Wednesday, August 17, 2011

soyeyya [love] by XDOGGinit

My current music video obsession. I think this may be one of the best Hausa-language music videos I have ever seen. The camera-work is great, and the story is well-told, and the rap beat is so catchy I have been listening to it non-stop since yesterday. Interestingly, this was apparently made in 2006 (which you can tell if you know the Kannywood stars featured--who have aged somewhat since the making of the video), but only just uploaded to youtube a few months ago. The Hausa is a bit non-standard (the use of danmama, danbaba, instead of yar for a girl) but exciting all the same. X-Dogg init is definitely a musician to keep an eye out for.

Monday, June 27, 2011

blocked

blocked, blocked, blocked, blocked, got up at 5am to write. nepa went off just as i realized i hadn't boiled water for tea to wake me up. stared at my screen and dozed between words. finally curled up on the couch with my feet on two stacked bound volumes of newspapers and my head in the deep hole in my couch and slept off with my laptop blinking and purring beside me. (thank God for my investment in an inverter and battery). woke up and decided to read a few more documents from the censorship board, three chapters for the ur-text on northern nigerian cinema culture by B.L. 11:42am haven't written anything. wishing i could do everything everyone wants me to do for them, wishing i could do everything i want to do, no duties, and instead doing nothing but read. sometimes reading helps me start writing. in this case, it just makes me wonder if i can ever write anything so long and so elegant and so beautifully cited, with theory interwoven throughout the historical detail.

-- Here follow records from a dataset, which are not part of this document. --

## src/rtl/i2a_pkg.sv

```systemverilog
// Shared types, codes and helpers for the integer to ASCII digit converter.
package i2a_pkg;

    localparam int POINTER_BITS_DEF = 64;
    localparam int VALUE_W          = 64;
    localparam int MODE_W           = 2;
    localparam int CHAR_W           = 8;
    localparam int QUEUE_DEPTH      = 2;
    localparam int OCT_DIGITS       = 11;

    localparam logic [MODE_W-1:0] MODE_SDEC = 2'd0;
    localparam logic [MODE_W-1:0] MODE_UDEC = 2'd1;
    localparam logic [MODE_W-1:0] MODE_OCT  = 2'd2;
    localparam logic [MODE_W-1:0] MODE_HEX  = 2'd3;

    localparam logic [CHAR_W-1:0] ASCII_MINUS = 8'h2d;
    localparam logic [CHAR_W-1:0] ASCII_ZERO  = 8'h30;
    localparam logic [CHAR_W-1:0] ASCII_LC_A  = 8'h61;
    localparam logic [CHAR_W-1:0] ASCII_LC_X  = 8'h78;

    // Reciprocal of ten scaled by 2**35; exact quotient for every 32-bit value.
    localparam logic [31:0] RECIP10 = 32'hcccc_cccd;
    localparam int          RECIP10_SHIFT = 35;

    typedef enum logic [1:0] {
        BASE_DEC,
        BASE_OCT,
        BASE_HEX
    } base_t;

    typedef enum logic [1:0] {
        PFX_NONE,
        PFX_MINUS,
        PFX_HEX
    } pfx_t;

    typedef enum logic [1:0] {
        ST_IDLE,
        ST_EXTRACT,
        ST_PREFIX,
        ST_EMIT
    } state_t;

    typedef struct packed {
        logic [VALUE_W-1:0] mag;
        base_t              base;
        pfx_t               pfx;
    } item_t;

    function automatic logic [CHAR_W-1:0] digit_ascii(input logic [3:0] d);
        logic [CHAR_W-1:0] c;
        if (d < 4'd10)
        begin
            c = ASCII_ZERO + {4'b0, d};
        end
        else
        begin
            c = ASCII_LC_A + {4'b0, d} - 8'd10;
        end
        return c;
    endfunction

endpackage

```

## src/rtl/i2a_fifo.sv

```systemverilog
// Short queue of classified items between the front end and the digit engine.
module i2a_fifo (
    input  logic           clk,
    input  logic           rst_n,
    input  logic           push,
    input  i2a_pkg::item_t push_item,
    output logic           full,
    input  logic           pop,
    output logic           not_empty,
    output i2a_pkg::item_t pop_item
);
    import i2a_pkg::*;

    localparam int PW = (QUEUE_DEPTH > 1) ? $clog2(QUEUE_DEPTH) : 1;
    localparam int CW = $clog2(QUEUE_DEPTH + 1);

    item_t          mem_reg [QUEUE_DEPTH];
    logic [PW-1:0]  wr_ptr_reg, wr_ptr_next;
    logic [PW-1:0]  rd_ptr_reg, rd_ptr_next;
    logic [CW-1:0]  count_reg, count_next;
    logic           do_push, do_pop;

    assign full      = (count_reg == CW'(QUEUE_DEPTH));
    assign not_empty = (count_reg != '0);
    assign do_push   = push && !full;
    assign do_pop    = pop && not_empty;
    assign pop_item  = mem_reg[rd_ptr_reg];

    always_comb
    begin
        wr_ptr_next = wr_ptr_reg;
        rd_ptr_next = rd_ptr_reg;
        count_next  = count_reg;
        if (do_push)
        begin
            wr_ptr_next = (wr_ptr_reg == PW'(QUEUE_DEPTH - 1)) ? '0 : wr_ptr_reg + 1'b1;
        end
        if (do_pop)
        begin
            rd_ptr_next = (rd_ptr_reg == PW'(QUEUE_DEPTH - 1)) ? '0 : rd_ptr_reg + 1'b1;
        end
        if (do_push && !do_pop)
        begin
            count_next = count_reg + 1'b1;
        end
        else if (do_pop && !do_push)
        begin
            count_next = count_reg - 1'b1;
        end
    end

    always_ff @(posedge clk or negedge rst_n)
    begin
        if (!rst_n)
        begin
            wr_ptr_reg <= '0;
            rd_ptr_reg <= '0;
            count_reg  <= '0;
        end
        else
        begin
            wr_ptr_reg <= wr_ptr_next;
            rd_ptr_reg <= rd_ptr_next;
            count_reg  <= count_next;
        end
    end

    always_ff @(posedge clk)
    begin
        if (do_push)
        begin
            mem_reg[wr_ptr_reg] <= push_item;
        end
    end

    property p_count_bound;
        @(posedge clk) disable iff (!rst_n) count_reg <= CW'(QUEUE_DEPTH);
    endproperty
    a_count_bound: assert property (p_count_bound)
        else $error("queue count exceeds depth");

endmodule

```

## config.mk

```make
export PLATFORM = sky130hd
export DESIGN_NAME = i2a_fifo
export DESIGN_NICKNAME = d
export VERILOG_FILES = /design/src/rtl/i2a_pkg.sv /design/src/rtl/i2a_fifo.sv
export SDC_FILE = /design/constraint.sdc
export NUM_CORES = 1
export LEC_CHECK = 0
export BUFFER_PORTS_ARGS = -buffer_cell sky130_fd_sc_hd__buf_4
export CAP_MARGIN = 20
export CORE_MARGIN = 5
export CORE_UTILIZATION = 49
export CTS_BUF_LIST = sky130_fd_sc_hd__clkbuf_8
export CTS_CLUSTER_DIAMETER = 200
export DETAILED_ROUTE_END_ITERATION = 12
export PLACE_DENSITY_LB_ADDON = 0.05
export SLEW_MARGIN = 0
export SYNTH_ARGS = -nofsm -noshare
export SYNTH_HDL_FRONTEND = slang
export SYNTH_SLANG_ARGS = --single-unit
```

## constraint.sdc

```tcl
create_clock -name clk -period 3.9 [get_ports clk]
set_input_delay 0.585 -clock clk [delete_from_list [all_inputs] [get_ports clk]]
set_output_delay 0.585 -clock clk [all_outputs]
set_load 0.005 [all_outputs]
```

==> results of run 1 <==
## power groups by stage
stage | registers [uW] | clock network (uW) | logic, uW
2_1_floorplan | 2160 | 0 | 841
3_3_place_gp | 2310 | 0 | 1400
3_5_place_dp | 2330 | 0 | 1400
4_1_cts | 2290 | 1140 | 1410
5_1_grt | 2320 | 1220 | 1490
6_report | 2280 | 1100 | 1370
## logic make-up after synthesis
group	count (synthesis)	share of synthesized area
fa+ha+maj	1	0.00243
xor+xnor	5	0.00851
mux	68	0.156
simple gates	7	0.00657
flops	140	0.813
buf+inv	10	0.0136
## cells in the mapped netlist
| master | count | area (um^2) |
|---|---|---|
| ha_1 | 1 | 12.5 |
| nor2_1 | 2 | 7.51 |
| nand2b_1 | 1 | 6.26 |
| or2_2 | 1 | 6.26 |
| and3_1 | 1 | 6.26 |
| edfxtp_1 | 136 | 4080 |
| xor2_1 | 2 | 17.5 |
| buf_8 | 1 | 15.0 |
| buf_6 | 2 | 22.5 |
| dfrtp_1 | 4 | 100 |
| nand2_1 | 2 | 7.51 |
| buf_2 | 5 | 25.0 |
| mux2_2 | 58 | 653 |
| inv_1 | 2 | 7.51 |
| xnor2_1 | 3 | 26.3 |
| mux2_4 | 10 | 150 |
## stage by stage
stage,instance area [um^2],instances,power [uW],hold slack (ps),util
CTS,6760,535,4840,313,0.658
global placement,6370,502,3710,384,0.619
finish,6760,535,4750,348,0.658
floorplan,5150,231,3000,289,-
global route,6760,535,5030,302,0.658
detailed placement,6370,502,3730,388,0.619
## path summary, 6_finish.rpt
check                      cells past startpoint                        to                     start
max reg2reg                                    4   mem_reg[0][0]$_DFFE_PP_  count_reg[0]$_DFFE_PN0P_
min in group asynchronous                      2    wr_ptr_reg$_DFFE_PN0N_                     rst_n
max                                            2              pop_item[11]    rd_ptr_reg$_DFFE_PN0P_
max in group asynchronous                      2    rd_ptr_reg$_DFFE_PN0P_                     rst_n
min reg2reg                                    1  count_reg[1]$_DFFE_PN0P_  count_reg[1]$_DFFE_PN0P_
min                                            1  mem_reg[0][62]$_DFFE_PP_             push_item[62]
## routing by layer
metal | track usage | vias to the layer above
met5 | 0 | -
met4 | 0.0577 | 0
met3 | 0.0615 | 7
met2 | 0.242 | 96
met1 | 0.172 | 1250
li1 | - | 1221
## critical path, cell delays in order (launching register included)
cell	delay, ps
dfrtp_4	1100
mux2_2	440
buf_4	140
## cell type report
cell class,count,area [um^2]
clock inverters,15,150
inverters,2,7.51
fillers,758,3520
flip-flops and latches,140,4190
well taps,136,170
multi-input cells,81,902
repair buffers,144,1110
clock buffers,17,234
## timing repair
action	in CTS	in global routing
endpoints found under the hold margin	4	0
gates resized for setup	0	0
hold buffers	1	0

i try to remind myself of the sermon in hausa i heard yesterday, "perfect love drives out fear." yesterday it was comforting, inspiring, left me with a glow throughout the day. now i just feel guilty. i do not love [this topic? myself? God? my lost love? my department? my friends whom i am disappointing by refusing to go out and visit?] perfectly, therefore i fear. i fear writing. i fear disappointing. i fear not meeting a deadline.

nonsense.

i do not fear writing. i love writing--this sort of meandering spiel, for example--the reason i started this blog back when i was writing my (awful) masters thesis. i can naval gaze through typing all day long and gain a lot of insight from it. i fear academic writing. the necessary perfection of it. the craft of it. the "jobness" of it. if this article were a blog post, I would be done with it by now, and with a million links and photos too. And probably hundreds of more people would read it than will read this book chapter.

enough kvetching, i've wound out some of the tension in my head. back to the article.

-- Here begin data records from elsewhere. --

--- src/hw/rtl/qrr_front.sv ---
module qrr_front import qrr_pkg::*; (
	input  logic clk,
	input  logic arst_n,
	input  logic push,
	output logic full,
	input  in_t  item,
	input  logic mid_full,
	output logic mid_push,
	output mid_t mid_item
);
	logic               en;
	logic               v_s1, v_s2;
	logic signed [15:0] a_s1, b_s1;
	logic signed [31:0] bb_s1, ac_s1;
	logic signed [34:0] d;
	mid_t               mid_s2;

	// advance unless a finished item is blocked at the queue
	assign en       = !(v_s2 && mid_full);
	assign full     = !en;
	assign mid_push = v_s2 && en;
	assign mid_item = mid_s2;

	assign d = 35'(bb_s1) - (35'(ac_s1) <<< 2);

	always_ff @(posedge clk) begin
		if (en) begin
			a_s1  <= item.coef_a;
			b_s1  <= item.coef_b;
			bb_s1 <= item.coef_b * item.coef_b;
			ac_s1 <= item.coef_a * item.coef_c;
			mid_s2.a    <= a_s1;
			mid_s2.b    <= b_s1;
			mid_s2.disc <= d[DISC_W-1:0];
			priority if (a_s1 == '0) begin
				mid_s2.kind <= KIND_A_ZERO;
			end else if (d[34]) begin
				mid_s2.kind <= KIND_NONE;
			end else if (d == '0) begin
				mid_s2.kind <= KIND_DOUBLE;
			end else begin
				mid_s2.kind <= KIND_TWO;
			end
		end
	end

	always_ff @(posedge clk or negedge arst_n) begin
		if (!arst_n) begin
			v_s1 <= 1'b0;
			v_s2 <= 1'b0;
		end else if (en) begin
			v_s1 <= push;
			v_s2 <= v_s1;
		end
	end
endmodule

it's on censorship. and perhaps i should try getting myself to write by just not censoring myself. this is not an article for publication, i will lie to myself, it is a blog post that people can google at midnight. i can edit it out later.

Sunday, June 12, 2011

Blogger Nostalgia

I spent more time than I really had this evening reading back over old blog posts from this blog. I miss it. I miss writing everything that I am thinking in diary fashion, a lot of which was boring but which sometimes turned up jewels of observation and description. I miss working through my thesis and my thoughts on this blog as if it were a workbook. I miss writing about random walks, the sleepless nights before travelling, about my childhood and my friends. I miss the blogging community and the other bloggers who would often leave comments here: Christian Writer, Teju, Texter, Toks-boy, Jeremy, even the gadfly Fred, and all the others. I miss the satisfaction that this blog brought, and the feeling that even if I was procrastinating something by writing here, that I was building up an archive that I could look back on, in dry spells, for inspiration. And I was right. It has been.

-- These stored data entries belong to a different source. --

`config.mk`:
```
export PLATFORM = sky130hd
export DESIGN_NAME = qrr_fifo
export DESIGN_NICKNAME = d
export VERILOG_FILES = /design/src/hw/rtl/qrr_pkg.sv /design/src/hw/rtl/qrr_fifo.sv
export SDC_FILE = /design/constraint.sdc
export NUM_CORES = 1
export LEC_CHECK = 0
export ABC_AREA = 1
export BUFFER_PORTS_ARGS = -buffer_cell sky130_fd_sc_hd__buf_2
export CAP_MARGIN = 20
export CORE_MARGIN = 1.5
export CORE_UTILIZATION = 40
export DETAILED_ROUTE_END_ITERATION = 7
export PLACE_DENSITY = 0.6
export SLEW_MARGIN = 15
export SYNTH_ARGS = -nofsm -noshare
export SYNTH_HDL_FRONTEND = slang
export SYNTH_SLANG_ARGS = --single-unit
```
`constraint.sdc`:
```
create_clock -name clk -period 2.3 [get_ports clk]
set_clock_uncertainty 0.15 [all_clocks]
set_input_delay 0.345 -clock clk [delete_from_list [all_inputs] [get_ports clk]]
set_output_delay 0.345 -clock clk [all_outputs]
set_load 0.01 [all_outputs]
```
`src/hw/rtl/qrr_pkg.sv`:
```
package qrr_pkg;

	localparam int ROOT_FRAC_BITS_DEF = 16;
	localparam int SQRT_EXTRA = 14;
	localparam int DISC_W = 33;
	localparam int SQRT_W = 31;
	localparam int MID_DEPTH = 4;
	localparam int OUT_DEPTH = 2;

	typedef enum logic [1:0] {
		KIND_NONE   = 2'd0,
		KIND_DOUBLE = 2'd1,
		KIND_TWO    = 2'd2,
		KIND_A_ZERO = 2'd3
	} kind_t;

	typedef struct packed {
		logic signed [15:0] coef_a;
		logic signed [15:0] coef_b;
		logic signed [15:0] coef_c;
	} in_t;

	typedef struct packed {
		logic [1:0]         root_kind;
		logic signed [31:0] root_high;
		logic signed [31:0] root_low;
		logic               saturated;
	} out_t;

	typedef struct packed {
		kind_t              kind;
		logic [DISC_W-1:0]  disc;
		logic signed [15:0] a;
		logic signed [15:0] b;
	} mid_t;

	typedef struct packed {
		logic mid_pop;
		logic out_push;
	} back_ctl_t;

endpackage

```
`src/hw/rtl/qrr_fifo.sv`:
```
module qrr_fifo import qrr_pkg::*; #(
	parameter int WIDTH = 8,
	parameter int DEPTH = 4
) (
	input  logic             clk,
	input  logic             arst_n,
	input  logic             push,
	input  logic [WIDTH-1:0] wdata,
	input  logic             pop,
	output logic [WIDTH-1:0] rdata,
	output logic             full,
	output logic             empty
);
	localparam int AW = (DEPTH > 1) ? $clog2(DEPTH) : 1;

	logic [WIDTH-1:0] mem_q [0:DEPTH-1];
	logic [AW-1:0]    wr_q, rd_q;
	logic [AW:0]      cnt_q;
	logic             do_push, do_pop;

	assign full    = (cnt_q == (AW+1)'(DEPTH));
	assign empty   = (cnt_q == '0);
	assign do_push = push && !full;
	assign do_pop  = pop && !empty;
	assign rdata   = mem_q[rd_q];

	always_ff @(posedge clk) begin
		if (do_push) begin
			mem_q[wr_q] <= wdata;
		end
	end

	always_ff @(posedge clk or negedge arst_n) begin
		if (!arst_n) begin
			wr_q  <= '0;
			rd_q  <= '0;
			cnt_q <= '0;
		end else begin
			if (do_push) begin
				wr_q <= (wr_q == AW'(DEPTH-1)) ? '0 : wr_q + 1'b1;
			end
			if (do_pop) begin
				rd_q <= (rd_q == AW'(DEPTH-1)) ? '0 : rd_q + 1'b1;
			end
			unique case ({do_push, do_pop})
				2'b10:   cnt_q <= cnt_q + 1'b1;
				2'b01:   cnt_q <= cnt_q - 1'b1;
				default: cnt_q <= cnt_q;
			endcase
		end
	end
endmodule

```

My attention has been taken over by my professional blog, with my real name. I can't write that one off the top of my head with little editing as I did this one (I've let it go too long without an update too, because I can't stand the thought of the hours it will take to properly update), and the damnable addiction of facebook, which has grown too large and too demanding and too invasive--yet i still can't leave it alone. Both forums lack the intimacy and playfulness of this blog that I began in the days when the Nigerian blogging community was just beginning and was still small and affectionate and not as glossy as it is now.

This is the way our lives progress. I now write for money, and am beginning (the key word is *beginning* here) to crank out academic publications. People now write my public email address with comments on my writing and "like" (I blush) my public facebook page. These things, too, are satisfying, but perhaps just as temporal as this blog. The next hurdle on my horizon is finishing the dissertation (in partial requirement for the PhD), which should have been done last year, or now, and perhaps I should return more frequently here as I try to write, much as I did when I was writing my MA thesis.

I miss anonymity. That is, perhaps, the major reason I do not write here as often. This blog has become too visible. Too linked to my public persona. I would say "I can't just kvetch here anymore" but I suppose that is what I am doing. Kvetching. Publically. Some would say "whining." For no good reason.

Many of my blogging friends from the days when I was regularly keeping this up have taken down their blogs, others let them lie fallow. Some of them have become famous authors, who have gotten rave reviews in world presses and nominated for major awards. Others write, now, for money too. But I can't bear to take this blog down. I let it remain, an archive, the place I file youtube videos I like, and my occasional outlet to write things that are not academic and are not professional--to write little rants and creative bits and bobs that fit nowhere else but here.

This space comforts me. I think I will come back more often.

Monday, April 25, 2011

Patience



Music video by Nas & Damian "Jr. Gong" Marley performing Patience. (C) 2010 Universal Republic Records, a division of UMG Recordings, Inc.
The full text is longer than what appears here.